▶ What is required:
Transcribe the listing below only from the line with "Note: power is" up to and including the line with "nand2b_1 10, nand3_1".

▶ Records for the exercise:
----
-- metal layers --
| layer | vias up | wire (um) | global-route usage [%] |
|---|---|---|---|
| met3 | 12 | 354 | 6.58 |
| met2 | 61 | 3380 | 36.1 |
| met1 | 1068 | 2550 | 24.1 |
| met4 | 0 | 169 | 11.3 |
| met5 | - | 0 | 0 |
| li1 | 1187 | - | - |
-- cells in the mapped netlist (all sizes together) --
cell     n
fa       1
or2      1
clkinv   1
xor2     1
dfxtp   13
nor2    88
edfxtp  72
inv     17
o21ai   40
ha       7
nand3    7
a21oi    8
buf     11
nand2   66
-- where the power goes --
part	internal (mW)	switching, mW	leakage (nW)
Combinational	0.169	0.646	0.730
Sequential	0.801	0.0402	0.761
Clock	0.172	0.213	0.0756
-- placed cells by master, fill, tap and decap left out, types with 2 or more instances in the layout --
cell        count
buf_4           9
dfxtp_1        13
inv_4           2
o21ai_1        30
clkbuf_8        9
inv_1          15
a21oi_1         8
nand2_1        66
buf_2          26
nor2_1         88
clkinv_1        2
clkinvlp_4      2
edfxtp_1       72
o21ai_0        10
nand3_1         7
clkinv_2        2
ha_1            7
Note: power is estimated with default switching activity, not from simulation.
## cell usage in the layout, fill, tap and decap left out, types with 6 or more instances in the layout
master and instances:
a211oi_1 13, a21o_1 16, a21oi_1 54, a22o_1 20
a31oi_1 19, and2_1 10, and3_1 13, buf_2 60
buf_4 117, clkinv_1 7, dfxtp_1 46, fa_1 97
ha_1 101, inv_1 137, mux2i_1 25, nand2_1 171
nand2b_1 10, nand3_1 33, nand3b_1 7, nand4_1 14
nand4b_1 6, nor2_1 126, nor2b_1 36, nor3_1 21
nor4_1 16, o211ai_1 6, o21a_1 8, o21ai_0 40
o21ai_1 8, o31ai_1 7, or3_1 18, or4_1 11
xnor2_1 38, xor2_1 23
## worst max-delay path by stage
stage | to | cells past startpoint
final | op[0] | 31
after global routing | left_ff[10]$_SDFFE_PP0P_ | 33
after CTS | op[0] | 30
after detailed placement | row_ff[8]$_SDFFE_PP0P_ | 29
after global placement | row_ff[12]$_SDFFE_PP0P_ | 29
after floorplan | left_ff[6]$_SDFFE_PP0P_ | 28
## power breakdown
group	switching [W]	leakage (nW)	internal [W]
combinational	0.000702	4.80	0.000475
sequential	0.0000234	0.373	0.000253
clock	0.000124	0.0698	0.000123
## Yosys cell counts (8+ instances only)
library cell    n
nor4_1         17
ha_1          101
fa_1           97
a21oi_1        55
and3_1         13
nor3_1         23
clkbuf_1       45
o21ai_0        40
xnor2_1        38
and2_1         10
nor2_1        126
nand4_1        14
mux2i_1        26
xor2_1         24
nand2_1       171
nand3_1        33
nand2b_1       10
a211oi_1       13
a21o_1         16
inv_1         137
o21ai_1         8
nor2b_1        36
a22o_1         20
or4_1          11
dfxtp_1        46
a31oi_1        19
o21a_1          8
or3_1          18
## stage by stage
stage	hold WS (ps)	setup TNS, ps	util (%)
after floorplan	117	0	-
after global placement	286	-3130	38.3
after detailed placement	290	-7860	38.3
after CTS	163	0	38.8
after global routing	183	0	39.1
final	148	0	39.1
----
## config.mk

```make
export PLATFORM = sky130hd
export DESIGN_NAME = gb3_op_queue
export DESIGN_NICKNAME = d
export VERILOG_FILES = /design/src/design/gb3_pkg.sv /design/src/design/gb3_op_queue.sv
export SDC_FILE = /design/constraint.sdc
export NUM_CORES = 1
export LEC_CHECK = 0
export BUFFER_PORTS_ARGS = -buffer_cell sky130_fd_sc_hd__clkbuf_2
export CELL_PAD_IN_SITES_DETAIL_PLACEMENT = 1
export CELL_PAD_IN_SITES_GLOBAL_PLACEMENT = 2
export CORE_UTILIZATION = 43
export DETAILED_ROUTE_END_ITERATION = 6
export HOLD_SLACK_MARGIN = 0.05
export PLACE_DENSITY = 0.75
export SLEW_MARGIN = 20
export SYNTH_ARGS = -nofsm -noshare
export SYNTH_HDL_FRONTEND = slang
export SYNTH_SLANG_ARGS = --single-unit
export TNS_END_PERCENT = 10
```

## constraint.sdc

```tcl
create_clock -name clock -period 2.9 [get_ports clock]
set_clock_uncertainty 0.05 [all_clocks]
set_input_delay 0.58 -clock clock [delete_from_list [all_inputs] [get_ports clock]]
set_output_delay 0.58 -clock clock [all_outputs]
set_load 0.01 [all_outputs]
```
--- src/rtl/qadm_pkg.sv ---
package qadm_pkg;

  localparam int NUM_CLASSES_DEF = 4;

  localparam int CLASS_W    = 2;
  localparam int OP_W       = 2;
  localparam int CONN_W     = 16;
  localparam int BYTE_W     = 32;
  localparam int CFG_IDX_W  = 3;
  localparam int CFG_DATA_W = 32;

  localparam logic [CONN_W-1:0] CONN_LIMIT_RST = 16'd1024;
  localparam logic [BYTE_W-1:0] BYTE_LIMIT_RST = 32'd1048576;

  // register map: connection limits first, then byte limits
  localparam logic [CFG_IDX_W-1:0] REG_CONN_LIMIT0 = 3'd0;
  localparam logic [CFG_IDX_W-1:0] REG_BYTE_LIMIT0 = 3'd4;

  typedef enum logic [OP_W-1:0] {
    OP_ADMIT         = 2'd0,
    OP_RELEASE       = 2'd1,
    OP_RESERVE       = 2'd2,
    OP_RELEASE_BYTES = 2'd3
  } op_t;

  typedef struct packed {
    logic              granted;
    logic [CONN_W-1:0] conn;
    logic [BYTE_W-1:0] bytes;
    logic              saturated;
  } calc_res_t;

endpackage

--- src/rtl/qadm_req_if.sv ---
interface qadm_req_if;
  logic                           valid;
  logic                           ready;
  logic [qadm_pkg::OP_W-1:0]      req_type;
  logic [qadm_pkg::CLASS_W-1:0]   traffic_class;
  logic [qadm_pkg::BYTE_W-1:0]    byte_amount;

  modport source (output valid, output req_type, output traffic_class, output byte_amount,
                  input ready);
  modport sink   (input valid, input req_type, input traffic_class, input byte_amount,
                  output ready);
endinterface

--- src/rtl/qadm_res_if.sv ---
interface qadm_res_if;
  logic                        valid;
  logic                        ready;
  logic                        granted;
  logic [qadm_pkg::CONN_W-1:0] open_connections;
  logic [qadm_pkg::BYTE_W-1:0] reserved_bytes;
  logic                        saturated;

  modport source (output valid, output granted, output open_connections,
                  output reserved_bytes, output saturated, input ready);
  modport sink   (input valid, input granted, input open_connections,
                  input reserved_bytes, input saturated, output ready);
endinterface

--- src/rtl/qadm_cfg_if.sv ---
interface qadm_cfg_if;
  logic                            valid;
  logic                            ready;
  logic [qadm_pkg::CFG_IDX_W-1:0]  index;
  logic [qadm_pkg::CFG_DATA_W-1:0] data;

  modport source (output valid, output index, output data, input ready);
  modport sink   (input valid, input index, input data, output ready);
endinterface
----
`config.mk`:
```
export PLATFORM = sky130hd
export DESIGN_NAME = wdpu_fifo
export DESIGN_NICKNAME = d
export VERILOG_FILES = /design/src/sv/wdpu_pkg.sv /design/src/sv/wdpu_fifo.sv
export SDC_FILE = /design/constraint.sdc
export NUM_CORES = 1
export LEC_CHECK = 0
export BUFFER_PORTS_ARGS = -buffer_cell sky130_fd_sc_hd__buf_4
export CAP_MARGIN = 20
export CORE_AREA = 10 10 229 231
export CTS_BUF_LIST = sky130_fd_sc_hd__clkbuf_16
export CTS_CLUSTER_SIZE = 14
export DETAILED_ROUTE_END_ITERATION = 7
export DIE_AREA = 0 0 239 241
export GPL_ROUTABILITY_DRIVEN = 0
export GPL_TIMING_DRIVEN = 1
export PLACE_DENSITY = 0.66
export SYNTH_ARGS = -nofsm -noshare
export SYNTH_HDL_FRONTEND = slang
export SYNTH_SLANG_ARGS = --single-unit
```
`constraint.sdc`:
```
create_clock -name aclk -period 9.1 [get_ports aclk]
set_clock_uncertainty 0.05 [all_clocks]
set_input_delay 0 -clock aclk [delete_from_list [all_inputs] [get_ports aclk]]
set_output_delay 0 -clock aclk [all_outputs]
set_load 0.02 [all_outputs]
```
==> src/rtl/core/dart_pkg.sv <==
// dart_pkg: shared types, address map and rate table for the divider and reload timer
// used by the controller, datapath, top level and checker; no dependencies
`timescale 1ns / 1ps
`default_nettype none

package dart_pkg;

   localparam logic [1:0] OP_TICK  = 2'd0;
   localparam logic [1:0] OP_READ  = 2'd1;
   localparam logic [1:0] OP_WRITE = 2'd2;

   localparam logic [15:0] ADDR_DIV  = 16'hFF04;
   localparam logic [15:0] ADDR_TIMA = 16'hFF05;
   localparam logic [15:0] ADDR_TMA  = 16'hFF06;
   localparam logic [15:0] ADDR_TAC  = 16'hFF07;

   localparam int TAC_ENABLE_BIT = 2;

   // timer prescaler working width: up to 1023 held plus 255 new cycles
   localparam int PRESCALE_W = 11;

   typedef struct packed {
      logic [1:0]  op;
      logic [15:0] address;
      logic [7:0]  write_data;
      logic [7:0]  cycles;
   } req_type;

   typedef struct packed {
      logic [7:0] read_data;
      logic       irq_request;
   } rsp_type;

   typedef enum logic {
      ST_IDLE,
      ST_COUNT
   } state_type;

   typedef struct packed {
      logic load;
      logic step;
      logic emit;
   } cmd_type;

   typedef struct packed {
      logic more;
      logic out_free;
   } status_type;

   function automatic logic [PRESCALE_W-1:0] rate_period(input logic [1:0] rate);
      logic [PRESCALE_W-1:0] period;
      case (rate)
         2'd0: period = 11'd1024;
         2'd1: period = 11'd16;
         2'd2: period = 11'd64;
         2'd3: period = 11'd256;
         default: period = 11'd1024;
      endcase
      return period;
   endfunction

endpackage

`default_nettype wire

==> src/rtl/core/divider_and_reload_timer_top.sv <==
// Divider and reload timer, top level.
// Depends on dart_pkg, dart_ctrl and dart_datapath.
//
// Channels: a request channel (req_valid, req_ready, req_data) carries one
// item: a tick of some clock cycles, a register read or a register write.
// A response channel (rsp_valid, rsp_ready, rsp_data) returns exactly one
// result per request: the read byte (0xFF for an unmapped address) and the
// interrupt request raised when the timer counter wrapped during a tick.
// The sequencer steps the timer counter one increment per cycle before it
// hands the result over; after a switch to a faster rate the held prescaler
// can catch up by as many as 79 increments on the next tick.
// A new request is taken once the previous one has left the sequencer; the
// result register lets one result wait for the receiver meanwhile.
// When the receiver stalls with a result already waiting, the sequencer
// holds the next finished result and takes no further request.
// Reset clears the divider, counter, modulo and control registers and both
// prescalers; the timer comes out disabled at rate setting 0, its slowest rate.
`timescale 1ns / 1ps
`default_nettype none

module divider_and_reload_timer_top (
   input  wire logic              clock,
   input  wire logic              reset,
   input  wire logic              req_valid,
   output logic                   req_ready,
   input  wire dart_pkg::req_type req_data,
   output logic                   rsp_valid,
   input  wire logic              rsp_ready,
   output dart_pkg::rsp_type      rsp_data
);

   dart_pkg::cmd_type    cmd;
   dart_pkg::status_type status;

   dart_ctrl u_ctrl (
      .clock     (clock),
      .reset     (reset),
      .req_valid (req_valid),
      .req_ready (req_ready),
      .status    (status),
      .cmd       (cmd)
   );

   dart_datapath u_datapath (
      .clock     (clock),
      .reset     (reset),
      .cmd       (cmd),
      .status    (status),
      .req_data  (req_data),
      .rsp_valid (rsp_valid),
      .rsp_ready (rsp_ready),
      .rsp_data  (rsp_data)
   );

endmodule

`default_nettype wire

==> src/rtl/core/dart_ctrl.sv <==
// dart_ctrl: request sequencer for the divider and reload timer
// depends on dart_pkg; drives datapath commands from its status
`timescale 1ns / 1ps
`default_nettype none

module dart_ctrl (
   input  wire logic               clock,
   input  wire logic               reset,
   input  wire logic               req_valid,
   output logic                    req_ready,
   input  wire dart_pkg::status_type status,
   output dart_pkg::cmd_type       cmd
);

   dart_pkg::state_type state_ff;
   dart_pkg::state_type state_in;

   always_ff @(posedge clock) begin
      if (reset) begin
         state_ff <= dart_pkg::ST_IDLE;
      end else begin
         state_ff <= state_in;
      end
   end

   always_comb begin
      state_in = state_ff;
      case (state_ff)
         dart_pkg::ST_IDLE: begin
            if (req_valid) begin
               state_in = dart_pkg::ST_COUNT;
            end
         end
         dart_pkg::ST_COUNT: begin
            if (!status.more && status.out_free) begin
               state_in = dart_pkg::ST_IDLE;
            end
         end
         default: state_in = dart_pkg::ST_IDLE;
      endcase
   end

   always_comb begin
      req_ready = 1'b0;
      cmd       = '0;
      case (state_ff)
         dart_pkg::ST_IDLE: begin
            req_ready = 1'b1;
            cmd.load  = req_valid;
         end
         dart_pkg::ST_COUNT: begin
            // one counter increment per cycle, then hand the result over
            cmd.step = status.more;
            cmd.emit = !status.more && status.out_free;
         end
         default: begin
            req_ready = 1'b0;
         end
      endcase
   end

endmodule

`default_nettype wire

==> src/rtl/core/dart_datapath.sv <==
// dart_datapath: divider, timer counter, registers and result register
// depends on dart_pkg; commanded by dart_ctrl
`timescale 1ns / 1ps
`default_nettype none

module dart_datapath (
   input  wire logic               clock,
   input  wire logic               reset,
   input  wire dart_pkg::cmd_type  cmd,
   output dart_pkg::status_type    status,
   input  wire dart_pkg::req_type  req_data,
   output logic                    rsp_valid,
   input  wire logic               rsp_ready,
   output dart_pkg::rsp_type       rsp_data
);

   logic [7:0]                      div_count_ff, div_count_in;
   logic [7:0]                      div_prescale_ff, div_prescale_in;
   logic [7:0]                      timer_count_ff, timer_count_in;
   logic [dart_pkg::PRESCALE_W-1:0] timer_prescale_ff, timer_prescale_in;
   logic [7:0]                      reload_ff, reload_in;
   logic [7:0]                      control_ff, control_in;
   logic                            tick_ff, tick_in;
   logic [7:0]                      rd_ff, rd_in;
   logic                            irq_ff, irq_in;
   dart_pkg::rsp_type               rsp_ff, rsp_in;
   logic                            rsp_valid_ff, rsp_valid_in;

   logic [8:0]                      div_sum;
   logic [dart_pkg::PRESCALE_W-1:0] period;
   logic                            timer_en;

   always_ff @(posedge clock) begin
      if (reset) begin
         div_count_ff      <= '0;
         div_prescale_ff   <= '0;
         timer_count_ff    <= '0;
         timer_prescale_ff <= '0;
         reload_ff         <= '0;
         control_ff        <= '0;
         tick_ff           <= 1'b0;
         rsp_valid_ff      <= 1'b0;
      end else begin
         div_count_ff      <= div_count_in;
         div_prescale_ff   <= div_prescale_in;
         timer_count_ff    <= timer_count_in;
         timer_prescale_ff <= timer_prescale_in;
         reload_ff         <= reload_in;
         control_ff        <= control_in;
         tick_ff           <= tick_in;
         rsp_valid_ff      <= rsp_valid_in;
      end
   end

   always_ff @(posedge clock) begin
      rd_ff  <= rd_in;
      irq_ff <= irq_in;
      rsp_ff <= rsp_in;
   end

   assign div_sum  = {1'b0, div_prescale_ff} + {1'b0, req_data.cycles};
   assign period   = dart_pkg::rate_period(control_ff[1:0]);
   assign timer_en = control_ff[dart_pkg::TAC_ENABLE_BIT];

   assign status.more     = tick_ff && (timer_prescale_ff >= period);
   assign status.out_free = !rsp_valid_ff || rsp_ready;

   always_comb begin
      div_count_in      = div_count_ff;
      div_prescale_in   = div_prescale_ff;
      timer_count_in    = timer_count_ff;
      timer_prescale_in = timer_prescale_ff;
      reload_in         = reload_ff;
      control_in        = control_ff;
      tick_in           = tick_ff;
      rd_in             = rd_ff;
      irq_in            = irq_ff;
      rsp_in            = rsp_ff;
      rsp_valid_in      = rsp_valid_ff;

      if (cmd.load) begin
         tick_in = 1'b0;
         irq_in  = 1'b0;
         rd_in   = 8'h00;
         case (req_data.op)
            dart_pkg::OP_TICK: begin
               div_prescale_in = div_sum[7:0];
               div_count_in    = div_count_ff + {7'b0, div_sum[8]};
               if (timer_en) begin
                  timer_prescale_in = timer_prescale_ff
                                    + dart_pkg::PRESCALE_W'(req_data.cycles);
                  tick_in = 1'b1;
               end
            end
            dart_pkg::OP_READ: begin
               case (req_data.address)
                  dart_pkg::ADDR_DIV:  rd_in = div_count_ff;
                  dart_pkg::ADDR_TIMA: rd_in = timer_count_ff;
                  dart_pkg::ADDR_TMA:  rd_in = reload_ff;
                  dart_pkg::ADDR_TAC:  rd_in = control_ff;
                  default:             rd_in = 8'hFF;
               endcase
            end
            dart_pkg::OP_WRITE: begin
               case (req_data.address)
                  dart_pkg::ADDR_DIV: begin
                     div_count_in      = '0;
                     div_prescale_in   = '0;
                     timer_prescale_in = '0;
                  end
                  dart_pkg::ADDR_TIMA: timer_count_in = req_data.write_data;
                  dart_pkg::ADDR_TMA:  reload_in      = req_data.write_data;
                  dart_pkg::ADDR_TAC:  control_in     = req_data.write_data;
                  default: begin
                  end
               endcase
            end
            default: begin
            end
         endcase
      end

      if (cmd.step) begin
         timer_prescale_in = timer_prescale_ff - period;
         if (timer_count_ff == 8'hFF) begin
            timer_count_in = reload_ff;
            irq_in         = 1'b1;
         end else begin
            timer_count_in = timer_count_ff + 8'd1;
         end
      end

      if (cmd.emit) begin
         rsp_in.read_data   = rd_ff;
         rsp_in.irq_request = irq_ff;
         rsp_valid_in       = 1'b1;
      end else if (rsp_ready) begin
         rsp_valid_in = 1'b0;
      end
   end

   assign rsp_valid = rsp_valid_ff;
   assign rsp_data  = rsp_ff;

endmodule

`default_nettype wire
----
▶ Answer section:
Note: power is estimated with default switching activity, not from simulation.
## cell usage in the layout, fill, tap and decap left out, types with 6 or more instances in the layout
master and instances:
a211oi_1 13, a21o_1 16, a21oi_1 54, a22o_1 20
a31oi_1 19, and2_1 10, and3_1 13, buf_2 60
buf_4 117, clkinv_1 7, dfxtp_1 46, fa_1 97
ha_1 101, inv_1 137, mux2i_1 25, nand2_1 171
nand2b_1 10, nand3_1 33, nand3b_1 7, nand4_1 14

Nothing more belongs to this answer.